TRY IT.
From the first line of the data below, repeat each line exactly until you reach the line with "assign prg_sel = (dl_index_i == IDX_PRG);"; include that line too.

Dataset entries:

[src/hdl/prg_loader.sv]
/*
 * PRG loader: load-address parse, data writes below A000
 * and the BASIC end-pointer patch sequence
 */
`timescale 1ns/1ps

module prg_loader import vic_map_pkg::*;
(
	input  logic               clk_sys,
	input  logic               reset,

	input  logic               dl_active_i,
	input  logic [7:0]         dl_index_i,
	input  logic               dl_wr_i,
	input  logic [24:0]        dl_addr_i,
	input  logic [CONF_DW-1:0] dl_data_i,

	output logic [CONF_AW-1:0] conf_addr_o,
	output logic [CONF_DW-1:0] conf_data_o,
	output logic               conf_wr_o
);

	logic               prg_sel;
	logic               dl_active_q;
	logic               dl_done;
	logic [CONF_AW-1:0] run_addr;
	// 0 is idle, odd steps 1..15 issue the pointer writes
	logic [3:0]         seq;
	logic [2:0]         ptr_idx;

	assign prg_sel = (dl_index_i == IDX_PRG);
	assign dl_done = dl_active_q & ~dl_active_i & prg_sel;
	assign ptr_idx = seq[3:1];

	////////////////////////////////////////////////////////////
	// Control state
	////////////////////////////////////////////////////////////
	always_ff @(posedge clk_sys) begin
		if (reset) begin
			dl_active_q <= 1'b0;
			seq         <= 4'd0;
		end else begin
			dl_active_q <= dl_active_i;

			if (dl_active_i && prg_sel) begin
				seq <= 4'd0;
			end else if (dl_done) begin
				seq <= 4'd1;
			end else if (seq != 4'd0) begin
				// Wraps back to idle after step 15
				seq <= seq + 4'd1;
			end
		end
	end

	////////////////////////////////////////////////////////////
	// Running address and write bus
	////////////////////////////////////////////////////////////
	always_ff @(posedge clk_sys) begin
		if (reset) begin
			conf_wr_o   <= 1'b0;
			conf_addr_o <= '0;
			conf_data_o <= '0;
			run_addr    <= '0;
		end else begin
			conf_wr_o <= 1'b0;

			if (dl_active_i && prg_sel && dl_wr_i) begin
				// First two bytes carry the load address
				if (dl_addr_i == 25'd0) begin
					run_addr[7:0] <= dl_data_i;
				end else if (dl_addr_i == 25'd1) begin
					run_addr[15:8] <= dl_data_i;
				end else if (run_addr < PRG_LIMIT) begin
					conf_addr_o <= run_addr;
					conf_data_o <= dl_data_i;
					conf_wr_o   <= 1'b1;
					run_addr    <= run_addr + 16'd1;
				end
			end

			// Odd steps write the end address into the next pointer
			if (seq[0]) begin
				conf_addr_o <= BASIC_PTRS[ptr_idx];
				conf_data_o <= ptr_idx[0] ? run_addr[15:8] : run_addr[7:0];
				conf_wr_o   <= 1'b1;
			end
		end
	end

endmodule
### src/ow_pkg.sv
////////////////////////////////////////
// shared constants for the 1-wire EPROM reader
// timing in microseconds, scaled by clk_mhz in the slot timer
////////////////////////////////////////
package ow_pkg;

    ////////////////////////////////////////
    // 1-wire timing, microseconds
    localparam int reset_low_us        = 480;  // master reset pulse
    localparam int rise_timeout_us     = 5;    // line must float high within this
    localparam int ack_wait_us         = 30;   // inside the 15..60 us presence window
    localparam int presence_timeout_us = 300;
    localparam int recover_us          = 500;  // line high before first command
    localparam int write_slot_us       = 90;   // slot plus recovery
    localparam int write0_low_us       = 80;
    localparam int write1_low_us       = 8;
    localparam int read_low_us         = 1;
    localparam int read_sample_us      = 15;
    localparam int read_slot_us        = 121;

    // device commands
    localparam logic [7:0] cmd_skip_rom    = 8'hCC;
    localparam logic [7:0] cmd_read_memory = 8'hF0;

    // host control codes, status/control word bits 1:0
    localparam logic [1:0] ctl_disable  = 2'd0;  // release the line
    localparam logic [1:0] ctl_enable   = 2'd1;  // take the line
    localparam logic [1:0] ctl_start    = 2'd2;  // read from address in bits 26:16
    localparam logic [1:0] ctl_continue = 2'd3;  // next block

    localparam logic [15:0] reg_dsstat_addr = 16'h0009;
    localparam int          block_bytes     = 64;

    // slot kinds
    localparam logic [1:0] slot_reset = 2'd0;
    localparam logic [1:0] slot_write = 2'd1;
    localparam logic [1:0] slot_read  = 2'd2;

    // reset results
    localparam logic [1:0] rst_none        = 2'd0;  // not attempted yet
    localparam logic [1:0] rst_ok          = 2'd1;
    localparam logic [1:0] rst_no_rise     = 2'd2;  // line stayed low, pull-up missing?
    localparam logic [1:0] rst_no_presence = 2'd3;  // nobody answered

    ////////////////////////////////////////
    // status word layout
    localparam int stat_result_lsb = 0;   // 2 bits
    localparam int stat_busy_bit   = 2;
    localparam int stat_enable_bit = 3;
    localparam int stat_rise_lsb   = 8;   // 8 bits
    localparam int stat_addr_lsb   = 16;  // 11 bits

endpackage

EXERCISE RESPONSE.
[src/hdl/prg_loader.sv]
/*
 * PRG loader: load-address parse, data writes below A000
 * and the BASIC end-pointer patch sequence
 */
`timescale 1ns/1ps

module prg_loader import vic_map_pkg::*;
(
	input  logic               clk_sys,
	input  logic               reset,

	input  logic               dl_active_i,
	input  logic [7:0]         dl_index_i,
	input  logic               dl_wr_i,
	input  logic [24:0]        dl_addr_i,
	input  logic [CONF_DW-1:0] dl_data_i,

	output logic [CONF_AW-1:0] conf_addr_o,
	output logic [CONF_DW-1:0] conf_data_o,
	output logic               conf_wr_o
);

	logic               prg_sel;
	logic               dl_active_q;
	logic               dl_done;
	logic [CONF_AW-1:0] run_addr;
	// 0 is idle, odd steps 1..15 issue the pointer writes
	logic [3:0]         seq;
	logic [2:0]         ptr_idx;

	assign prg_sel = (dl_index_i == IDX_PRG);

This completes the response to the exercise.